1. Nawab Dost Muhammad Khan (circa 1672–1728); founded the state of Bhopal in 1707 and ruled it until 1728. He also founded the city of Islamnagar, founded by Dost Mohammad Khan in 1716 and early 1720s.
2. Nawab Sultan Muhammad (1720–?); ruled from 1728 to 1742.
  - Nawab Yar Muhammad Khan (1709–1742), Regent of Bhopal; 1728–1742.
3. Nawab Faiz Mohammad Khan (1731–1777); ruled from 1742 to 1777.
4. Nawab Hayat Muhammad Khan (1736–1807); ruled from 1777 to 1807.
5. Nawab Ghaus Muhammad Khan (1767–1826); ruled from 1807 to 1826.
6. Nawab Muiz Muhammad Khan (circa 1795–1869); ruled from 1826 to 1837. He was succeeded by his wife Qudsia Begum.
7. Nawab Jahangir Muhammad Khan (1816–1844); ruled from 1837 to 1844. He was succeeded by his daughter Shah Jahan Begum.

===Nawab Begums of Bhopal===
1. Qudsia Begum (ruler from 1819 to 1837) – In 1819, 18-year-old Qudsia Begum (also known as Gohar Begum) took over the reins after the assassination of her husband.
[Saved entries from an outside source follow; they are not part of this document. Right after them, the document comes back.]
## src/rtl/reset_sequencer.sv

```systemverilog
// Generates the core's active-low reset from block reset, debounced push-button and watchdog.
// Define RSTSEQ_WDOG_EN to enable the watchdog timeout path.
module reset_sequencer #(
   parameter int SYNC_STAGES = 2,
   parameter int DEBOUNCE    = 1000,
   parameter int HOLD        = 16,
   parameter int WDOG_CYCLES = 1048576
) (
   input  logic       CLK,
   input  logic       RESET,
   input  logic       btn,
   input  logic       kick,
   output logic       resetn,
   output logic       busy,
   output logic [1:0] rst_cause,
   output logic [7:0] rst_count
);
   localparam int HW = $clog2(HOLD + 1);
   localparam int DW = $clog2(DEBOUNCE + 1);
   localparam logic [HW-1:0] HOLD_LAST = HW'(HOLD - 1);
   localparam logic [DW-1:0] DEB_LAST  = DW'(DEBOUNCE - 1);

   localparam logic [1:0] S_HOLD    = 2'd0;
   localparam logic [1:0] S_RUN     = 2'd1;
   localparam logic [1:0] S_PRESSED = 2'd2;

   localparam logic [1:0] C_BLOCK = 2'b00;
   localparam logic [1:0] C_BTN   = 2'b01;
   localparam logic [1:0] C_WDOG  = 2'b10;

   logic [SYNC_STAGES-1:0] r_sync;
   logic                   r_btn_db;
   logic [DW-1:0]          r_deb_cnt;
   logic [1:0]             r_state;
   logic [HW-1:0]          r_hold_cnt;

   logic                   w_btn_s;
   logic                   w_wd_fire;
   logic [1:0]             w_state_nxt;
   logic [HW-1:0]          w_hold_nxt;
   logic                   w_exit;
   logic [1:0]             w_cause_nxt;

   assign w_btn_s = r_sync[SYNC_STAGES-1];

   // Level change is accepted only after DEBOUNCE consecutive differing samples.
   always_ff @(posedge CLK) begin
      if (RESET) begin
         r_sync    <= '0;
         r_btn_db  <= 1'b0;
         r_deb_cnt <= '0;
      end else begin
         r_sync <= {r_sync[SYNC_STAGES-2:0], btn};
         if (w_btn_s == r_btn_db) begin
            r_deb_cnt <= '0;
         end else if (r_deb_cnt == DEB_LAST) begin
            r_btn_db  <= w_btn_s;
            r_deb_cnt <= '0;
         end else begin
            r_deb_cnt <= r_deb_cnt + 1'b1;
         end
      end
   end

`ifdef RSTSEQ_WDOG_EN
   localparam int WW = $clog2(WDOG_CYCLES + 1);
   localparam logic [WW-1:0] WD_LAST = WW'(WDOG_CYCLES - 1);

   logic [WW-1:0] r_wd_cnt;

   // A kick on the terminal cycle suppresses the timeout.
   assign w_wd_fire = (r_state == S_RUN) && !kick && (r_wd_cnt == WD_LAST);

   always_ff @(posedge CLK) begin
      if (RESET || (r_state != S_RUN) || kick || w_wd_fire) begin
         r_wd_cnt <= '0;
      end else begin
         r_wd_cnt <= r_wd_cnt + 1'b1;
      end
   end
`else
   logic w_unused_kick;
   assign w_unused_kick = kick;
   assign w_wd_fire     = 1'b0;
`endif

   always_comb begin
      w_state_nxt = r_state;
      w_hold_nxt  = r_hold_cnt;
      w_exit      = 1'b0;
      w_cause_nxt = rst_cause;
      case (r_state)
         S_HOLD: begin
            if (r_btn_db) begin
               w_state_nxt = S_PRESSED;
               w_hold_nxt  = '0;
            end else if (r_hold_cnt == HOLD_LAST) begin
               w_state_nxt = S_RUN;
               w_hold_nxt  = '0;
            end else begin
               w_hold_nxt  = r_hold_cnt + 1'b1;
            end
         end
         S_RUN: begin
            // Button outranks a simultaneous watchdog timeout.
            if (r_btn_db) begin
               w_state_nxt = S_PRESSED;
               w_exit      = 1'b1;
               w_cause_nxt = C_BTN;
            end else if (w_wd_fire) begin
               w_state_nxt = S_HOLD;
               w_hold_nxt  = '0;
               w_exit      = 1'b1;
               w_cause_nxt = C_WDOG;
            end
         end
         S_PRESSED: begin
            if (!r_btn_db) begin
               w_state_nxt = S_HOLD;
               w_hold_nxt  = '0;
            end
         end
         default: begin
            w_state_nxt = S_HOLD;
            w_hold_nxt  = '0;
         end
      endcase
   end

   always_ff @(posedge CLK) begin
      if (RESET) begin
         r_state    <= S_HOLD;
         r_hold_cnt <= '0;
         resetn     <= 1'b0;
         busy       <= 1'b1;
         rst_cause  <= C_BLOCK;
         rst_count  <= '0;
      end else begin
         r_state    <= w_state_nxt;
         r_hold_cnt <= w_hold_nxt;
         resetn     <= (w_state_nxt == S_RUN);
         busy       <= (w_state_nxt != S_RUN);
         rst_cause  <= w_cause_nxt;
         if (w_exit && (rst_count != 8'hFF)) begin
            rst_count <= rst_count + 8'd1;
         end
      end
   end
endmodule

```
She was the first female ruler of Bhopal. She declared that her 2-year old daughter Sikander will follow her as the ruler. None of the male family members dared to challenge her decision. She ruled till 1837 when she abdicated having adequately prepared her daughter for ruling the state. She was succeeded by her son-in-law Jahangir Muhammad Khan who married her daughter Sikandar Begum.
2. Nawab Sikandar Begum (ruled from 1860 to 1868) - She was the daughter of Nawab Muiz Muhammed Khan and Nawab Qudsia Begum. In 1837, her mother abdicated in favour of her son-in-law and Sikandar's husband, but after his death in 1844, Sikandar's daughter Sultan Shah Jahan was recognised as ruler. Sikandar Begum governed as regent until 1860 when the British recognised her as the ruler of Bhopal and Shah Jahan was set aside. She ruled as Nawab for eight years until her death in 1868.
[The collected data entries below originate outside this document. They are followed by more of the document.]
File: src/rtl/div_scheduler.sv
// div_scheduler
//
// Purpose:
//   Time-shares one sequential restoring divider between four requesters.
//   A round-robin arbiter picks one pending request while the unit is idle.
//   The unit latches that requester's operands and produces one quotient bit
//   per clock. It then returns the quotient, the remainder, a
//   divide-by-zero flag and the requester index.
//
// Ports:
//   clk          rising-edge clock
//   rst_n        asynchronous active-low reset
//   req[3:0]     per-requester request, held with stable operands until grant
//   dividend_in  packed dividends, requester i at [i*WIDTH +: WIDTH]
//   divisor_in   packed divisors, same packing
//   grant[3:0]   one-hot, one cycle, marks the accepted request
//   busy         high whenever the unit is not idle
//   done         one-cycle pulse, result outputs valid in that cycle
//   done_id      requester index of the result on the outputs
//   quotient     floor(dividend / divisor), all ones on divide-by-zero
//   remainder    dividend mod divisor, the dividend on divide-by-zero
//   error        result came from a zero divisor
module div_scheduler #(
  parameter int WIDTH = 8
) (
  input  logic                 clk,
  input  logic                 rst_n,
  input  logic [3:0]           req,
  input  logic [4*WIDTH-1:0]   dividend_in,
  input  logic [4*WIDTH-1:0]   divisor_in,
  output logic [3:0]           grant,
  output logic                 busy,
  output logic                 done,
  output logic [1:0]           done_id,
  output logic [WIDTH-1:0]     quotient,
  output logic [WIDTH-1:0]     remainder,
  output logic                 error
);

  localparam int CW = $clog2(WIDTH);

  typedef enum logic [1:0] {IDLE, CALC, DONE} state_t;

  state_t           state_q, state_d;
  logic [1:0]       ptr_q, ptr_d;
  logic [3:0]       grant_q, grant_d;
  logic             busy_q, busy_d;
  logic             done_q, done_d;
  logic [1:0]       done_id_q, done_id_d;
  logic [WIDTH-1:0] quotient_q, quotient_d;
  logic [WIDTH-1:0] remainder_q, remainder_d;
  logic             error_q, error_d;

  // Divider working registers. They are never reset because they are
  // always reloaded on accept. The partial remainder of a restoring
  // divider stays below the divisor, so WIDTH bits hold it. The extra
  // sign bit only exists in the trial difference.
  logic [WIDTH-1:0] r_q, r_d;
  logic [WIDTH-1:0] q_q, q_d;
  logic [WIDTH-1:0] dvsr_q, dvsr_d;
  logic [CW-1:0]    cnt_q, cnt_d;

  logic             win_found;
  logic [1:0]       win_idx;
  logic [WIDTH-1:0] sel_dvd;
  logic [WIDTH-1:0] sel_dvs;
  logic [WIDTH:0]   shift_v;
  logic [WIDTH:0]   trial;

  // Round-robin search starting at ptr. The first requesting index wins.
  always_comb begin
    win_found = 1'b0;
    win_idx   = 2'd0;
    for (int k = 0; k < 4; k++) begin
      logic [1:0] idx;
      idx = ptr_q + 2'(k);
      if (!win_found && req[idx]) begin
        win_found = 1'b1;
        win_idx   = idx;
      end
    end
  end

  assign sel_dvd = dividend_in[win_idx*WIDTH +: WIDTH];
  assign sel_dvs = divisor_in[win_idx*WIDTH +: WIDTH];

  // One restoring step: bring in the next dividend bit and try a subtract.
  assign shift_v = {r_q, q_q[WIDTH-1]};
  assign trial   = shift_v - {1'b0, dvsr_q};

  always_comb begin
    state_d     = state_q;
    ptr_d       = ptr_q;
    grant_d     = 4'b0000;
    done_d      = 1'b0;
    done_id_d   = done_id_q;
    quotient_d  = quotient_q;
    remainder_d = remainder_q;
    error_d     = error_q;
    r_d         = r_q;
    q_d         = q_q;
    dvsr_d      = dvsr_q;
    cnt_d       = cnt_q;

    case (state_q)
      IDLE: begin
        if (win_found) begin
          ptr_d     = win_idx + 2'd1;
          grant_d   = 4'b0001 << win_idx;
          done_id_d = win_idx;
          dvsr_d    = sel_dvs;
          if (sel_dvs == '0) begin
            // A zero divisor skips the iteration and reports at once.
            state_d     = DONE;
            done_d      = 1'b1;
            error_d     = 1'b1;
            quotient_d  = '1;
            remainder_d = sel_dvd;
          end else begin
            state_d = CALC;
            r_d     = '0;
            q_d     = sel_dvd;
            cnt_d   = CW'(WIDTH - 1);
          end
        end
      end

      CALC: begin
        if (!trial[WIDTH]) begin
          r_d = trial[WIDTH-1:0];
          q_d = {q_q[WIDTH-2:0], 1'b1};
        end else begin
          r_d = shift_v[WIDTH-1:0];
          q_d = {q_q[WIDTH-2:0], 1'b0};
        end
        cnt_d = cnt_q - 1'b1;
        if (cnt_q == '0) begin
          state_d     = DONE;
          done_d      = 1'b1;
          error_d     = 1'b0;
          quotient_d  = q_d;
          remainder_d = r_d;
        end
      end

      DONE: begin
        state_d = IDLE;
      end

      default: begin
        state_d = IDLE;
      end
    endcase

    // busy is registered from the next state. It rises with grant and
    // falls in the first idle cycle.
    busy_d = (state_d != IDLE);
  end

  always_ff @(posedge clk or negedge rst_n) begin
    if (!rst_n) begin
      state_q     <= IDLE;
      ptr_q       <= 2'd0;
      grant_q     <= 4'b0000;
      busy_q      <= 1'b0;
      done_q      <= 1'b0;
      done_id_q   <= 2'd0;
      quotient_q  <= '0;
      remainder_q <= '0;
      error_q     <= 1'b0;
    end else begin
      state_q     <= state_d;
      ptr_q       <= ptr_d;
      grant_q     <= grant_d;
      busy_q      <= busy_d;
      done_q      <= done_d;
      done_id_q   <= done_id_d;
      quotient_q  <= quotient_d;
      remainder_q <= remainder_d;
      error_q     <= error_d;
    end
  end

  always_ff @(posedge clk) begin
    r_q    <= r_d;
    q_q    <= q_d;
    dvsr_q <= dvsr_d;
    cnt_q  <= cnt_d;
  end

  assign grant     = grant_q;
  assign busy      = busy_q;
  assign done      = done_q;
  assign done_id   = done_id_q;
  assign quotient  = quotient_q;
  assign remainder = remainder_q;
  assign error     = error_q;

endmodule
3. Begum Sultan Shah Jehan (ruled from 1844 to 1860 and 1868 to 1901) – Shahjahan was the only surviving child of Sikandar Begum, sometime Nawab of Bhopal by correct title, and her husband Jahangir Mohammed Khan. She was recognised as ruler of Bhopal in 1844 at the age of six; her mother wielded power as regent during her minority. However, in 1860, her mother Sikandar Begum was recognised by the British as ruler of Bhopal in her own right, and Shahjahan was set aside. However, in 1868, Sikandar Begum died and Shah Jahan succeeded her. During her reign the first postage stamps of the Bhopal state were issued. In 1876 and 1878 there were issues of half and quarter anna stamps. Those of 1876 have text "HH Nawab Shahjahan Begam" in an octagonal frame; the 1878 stamps the same text in a round frame and the Urdu form of the Begum's title. The last stamps bearing her name were issued in 1902 with inscription: "H.H. Nawab Sultan Jahan Begam".
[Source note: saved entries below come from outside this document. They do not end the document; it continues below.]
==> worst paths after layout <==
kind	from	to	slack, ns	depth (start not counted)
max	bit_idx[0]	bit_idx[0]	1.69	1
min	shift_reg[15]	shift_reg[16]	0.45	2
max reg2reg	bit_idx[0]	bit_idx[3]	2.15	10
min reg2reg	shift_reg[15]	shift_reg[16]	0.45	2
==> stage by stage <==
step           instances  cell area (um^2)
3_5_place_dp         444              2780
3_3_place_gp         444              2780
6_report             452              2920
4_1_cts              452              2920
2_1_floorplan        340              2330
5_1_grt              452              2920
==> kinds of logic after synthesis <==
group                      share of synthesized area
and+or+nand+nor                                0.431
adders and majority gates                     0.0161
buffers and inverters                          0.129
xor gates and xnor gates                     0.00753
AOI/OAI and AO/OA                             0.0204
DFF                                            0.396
===== src/rtl/e_mdu.sv =====
// HI/LO multiply/divide unit: fixed-latency mult (5 cycles) and optional divide (10 cycles).
// Define MDU_DIV_EN to include the divider; otherwise div/divu behave as a no-op.
module e_mdu (
    input  logic        Emdu_clk_E_i,
    input  logic        Emdu_rstn_E_i,
    input  logic        Emdu_start_E_i,
    input  logic [2:0]  Emdu_op_E_i,
    input  logic [31:0] Emdu_rsd_E_i,
    input  logic [31:0] Emdu_rtd_E_i,
    output logic        Emdu_busy_E_o,
    output logic [31:0] Emdu_hi_E_o,
    output logic [31:0] Emdu_lo_E_o
);
    // state   | meaning
    // ST_IDLE | ready to accept; mthi/mtlo complete here
    // ST_MUL  | mult/multu counting down, result on last cycle
    // ST_DIV  | div/divu counting down, result on last cycle
    typedef enum logic [1:0] {ST_IDLE, ST_MUL, ST_DIV} state_t;

    localparam logic [2:0] OP_MULT  = 3'd1;
    localparam logic [2:0] OP_MULTU = 3'd2;
    localparam logic [2:0] OP_DIV   = 3'd3;
    localparam logic [2:0] OP_DIVU  = 3'd4;
    localparam logic [2:0] OP_MTHI  = 3'd5;
    localparam logic [2:0] OP_MTLO  = 3'd6;

    state_t      state_q, state_d;
    logic [3:0]  cnt_q, cnt_d;
    logic        sgn_q, sgn_d;
    logic [31:0] rs_q, rs_d, rt_q, rt_d;
    logic [31:0] hi_q, hi_d, lo_q, lo_d;
    logic [63:0] ext_a, ext_b, prod;

    always_comb begin
        ext_a = sgn_q ? {{32{rs_q[31]}}, rs_q} : {32'd0, rs_q};
        ext_b = sgn_q ? {{32{rt_q[31]}}, rt_q} : {32'd0, rt_q};
        prod  = ext_a * ext_b;
    end

`ifdef MDU_DIV_EN
    logic [31:0] mag_a, mag_b, dvsr, quo_mag, rem_mag, quo, rem;

    // Divide on magnitudes, then fix signs: quotient truncates toward zero,
    // remainder follows the dividend. 0x80000000 / -1 falls out as 0x80000000.
    always_comb begin
        mag_a   = (sgn_q && rs_q[31]) ? (~rs_q + 32'd1) : rs_q;
        mag_b   = (sgn_q && rt_q[31]) ? (~rt_q + 32'd1) : rt_q;
        dvsr    = (rt_q == 32'd0) ? 32'd1 : mag_b;
        quo_mag = mag_a / dvsr;
        rem_mag = mag_a % dvsr;
        quo     = (sgn_q && (rs_q[31] ^ rt_q[31])) ? (~quo_mag + 32'd1) : quo_mag;
        rem     = (sgn_q && rs_q[31]) ? (~rem_mag + 32'd1) : rem_mag;
    end
`endif

    always_comb begin
        state_d = state_q;
        cnt_d   = cnt_q;
        sgn_d   = sgn_q;
        rs_d    = rs_q;
        rt_d    = rt_q;
        hi_d    = hi_q;
        lo_d    = lo_q;
        case (state_q)
            ST_IDLE: begin
                if (Emdu_start_E_i) begin
                    case (Emdu_op_E_i)
                        OP_MULT, OP_MULTU: begin
                            state_d = ST_MUL;
                            cnt_d   = 4'd5;
                            sgn_d   = (Emdu_op_E_i == OP_MULT);
                            rs_d    = Emdu_rsd_E_i;
                            rt_d    = Emdu_rtd_E_i;
                        end
`ifdef MDU_DIV_EN
                        OP_DIV, OP_DIVU: begin
                            state_d = ST_DIV;
                            cnt_d   = 4'd10;
                            sgn_d   = (Emdu_op_E_i == OP_DIV);
                            rs_d    = Emdu_rsd_E_i;
                            rt_d    = Emdu_rtd_E_i;
                        end
`endif
                        OP_MTHI: hi_d = Emdu_rsd_E_i;
                        OP_MTLO: lo_d = Emdu_rsd_E_i;
                        default: ;
                    endcase
                end
            end
            ST_MUL: begin
                cnt_d = cnt_q - 4'd1;
                if (cnt_q == 4'd1) begin
                    state_d = ST_IDLE;
                    hi_d    = prod[63:32];
                    lo_d    = prod[31:0];
                end
            end
            ST_DIV: begin
`ifdef MDU_DIV_EN
                cnt_d = cnt_q - 4'd1;
                if (cnt_q == 4'd1) begin
                    state_d = ST_IDLE;
                    if (rt_q != 32'd0) begin
                        hi_d = rem;
                        lo_d = quo;
                    end
                end
`else
                state_d = ST_IDLE;
                cnt_d   = 4'd0;
`endif
            end
            default: begin
                state_d = ST_IDLE;
                cnt_d   = 4'd0;
            end
        endcase
    end

    always_ff @(posedge Emdu_clk_E_i or negedge Emdu_rstn_E_i) begin
        if (!Emdu_rstn_E_i) begin
            state_q <= ST_IDLE;
            cnt_q   <= 4'd0;
            sgn_q   <= 1'b0;
            rs_q    <= 32'd0;
            rt_q    <= 32'd0;
            hi_q    <= 32'd0;
            lo_q    <= 32'd0;
        end else begin
            state_q <= state_d;
            cnt_q   <= cnt_d;
            sgn_q   <= sgn_d;
            rs_q    <= rs_d;
            rt_q    <= rt_d;
            hi_q    <= hi_d;
            lo_q    <= lo_d;
        end
    end

    assign Emdu_busy_E_o = (state_q != ST_IDLE);
    assign Emdu_hi_E_o   = hi_q;
    assign Emdu_lo_E_o   = lo_q;
endmodule


===== config.mk =====
export PLATFORM = sky130hd
export DESIGN_NAME = e_mdu
export DESIGN_NICKNAME = d
export VERILOG_FILES = /design/src/rtl/e_mdu.sv
export SDC_FILE = /design/constraint.sdc
export NUM_CORES = 2
export LEC_CHECK = 0
export BUFFER_PORTS_ARGS = -buffer_cell sky130_fd_sc_hd__buf_2
export CAP_MARGIN = 25
export CORE_MARGIN = 5
export CORE_UTILIZATION = 48
export DETAILED_ROUTE_END_ITERATION = 10
export SYNTH_ARGS = -nofsm -noshare
export SYNTH_HDL_FRONTEND = slang
export SYNTH_SLANG_ARGS = --single-unit

===== constraint.sdc =====
create_clock -name Emdu_clk_E_i -period 27.5 [get_ports Emdu_clk_E_i]
set_input_delay 4.125 -clock Emdu_clk_E_i [delete_from_list [all_inputs] [get_ports Emdu_clk_E_i]]
set_output_delay 4.125 -clock Emdu_clk_E_i [all_outputs]
set_load 0.005 [all_outputs]

==> impl_metrics.yaml <==
cts:
  cts_made_buffers: 17
  clock_sinks: 134
  clkSlewWorstSetupHoldPaths_ps: 100
  cts_hold_buf: 0
  cts-root-buf: "clkbuf_16"
  post_cts_buffers: 0
  cts_tree: "built"
  h-tree-depth: 4
  cts_buffer_depth: 2
  cts.repair.resized: 0
  insertion_delay_ps: 520
job:
  cap_violations: 0
routing:
  first_iter_violations: 2441
  drtAntennaViolNets: 0
  drc_errors: 0
  vias: 37635
  routed_wl_mm: 161
  viasPerCell: 5.32
  firstDrtPassIters: 6
  avgRoutedWirePerCell_um: 22.7
critical_path:
  cp_slowest_cell: "fa_1"
  cp_common_cell: "fa_1"
  required_ps: 27870
  worst_setup_path_end_kind: "register"
  cp.arrival_ps: 10500
  slowest_delay_ps: 900
  cp_max_fo: 41
  critical_path_class: "register to register"
  critPathLaunchType: "register"
floorplan:
  dieArea_sq_um: 119000
  dieHeight_um: 344
  start_util_pct: 48.4
  placementRows: 122
  core_sq_um: 111000
  ios: 135
  die_w_um: 344
logic_synthesis:
  synth_top_area_share_pct: 53.0
  yosysWarnings: 0
  syn-cell-area_sq_um: 53600
  synth_largest_area_cell: "fa_1"
  synth.distinct_cells: 74
  syn_area_per_cell_sq_um: 9.54
  yosys-top-cells-area: "fa_1 (53%), inv_1 (11%), ha_1 (7.2%), and2_1 (6.6%), dfrtp_1 (6.3%)"
  syn_inst: 5625
  ys_seq_area_share_pct: 6.25
  synthArstFlopShare_pct: 100
  ys_ff_latch: 134
  synth-edff-count: 0
  dominantRegCellSynth: "dfrtp_1"
  syn_nets: 7424
placed_design:
  globalplace.congestion: 0.952
  dpl.hpwl_mm: 131
  dp.cells: 7042
  port_buffers: 134
cells_and_area:
  final_layout_size_suffix_gt1_share_pct: 6.12
  final_util_pct: 50.9
  final_cell_mix: "inv_1 (1534), fa_1 (1419), nand2_1 (611)"
  final_cells: 7077
  area_delta_synth_final_pct: 5.16
  final_nets: 7374
  nFillCells: 10544
  final_common_cell: "inv_1"
timing:
  max_freq_ghz: 0.0987
  hold_violations: 0
  skew_ps: 38.1
  slew_viol_final: 0
  worstMarginPinSlew_ps: 1050
  rsz0062_at_grt: "false"
  final_min_period_over_clock_period_pct: 36.8
  fin_crit_ps: 10130
  finalSetupTns_ps: 0
  holdWs_ps: 477
  setup_viol: 0
  slew_headroom_pct: 29.8
run_status:
  status: "complete, no violations"
global_route:
  antenna_found_initial: 6
  grt_pass1_vias: 41069
  grt-ovfl-total: 0
  grt_pass1_wl_mm: 251
  grt_max_degree: 82
  grt.total_usage_pct: 28.4
worst_hold_path:
  hold_path.class: "register to register"
## final cells by class
class | count | area, sq um | area share [%]
multi-input combinational | 3671 | 43500 | 77.1
sequential | 134 | 3360 | 5.95
timing repair buffer | 217 | 1320 | 2.34
tap | 1488 | 1860 | 3.30
clock inverter | 10 | 169 | 0.299
antenna | 2 | 5.00 | 0.00887
clock buffer | 21 | 450 | 0.799
inverter | 1534 | 5760 | 10.2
4. Begum Kaikhusrau Jahan (ruled from 1901 to 1926, died 1930) - The only daughter of Baki Muhammed Khan Bahadur and Sultan Shah Jahan Begum, she succeeded her mother in 1901 until her own death in 1926. Her son succeeded her.

===Titular rulers===
1. Al-Haj Nawab Sir Hafiz Muhammad, Khan Bahadur, GCSI, GCIE, CVO (1894–1960); ruled from 1926 to 1947, serving as nominal ruler to his death in 1960. Last of the sovereign Nawabs of Bhopal.
2. Sajida Sultan, Begum of Bhopal (1915–1995); ruled from (1960–1971), titular Begum of Bhopal until 1971 when India abolished royal entitlements through the 26th Amendment to the Constitution of India.

====Family tree====
The family tree of the ruling dynasty is given below:

- Sardar Khair Muhammad Khan Orakzai of the Mirazi Khel branch of the Orakzais of Tirah
  - Mir Quli Khan siddiqui
    - Mir Hazar Khan siddiqui
      - Sardar Muhammad Jalal Khan Lohari (d. 1717)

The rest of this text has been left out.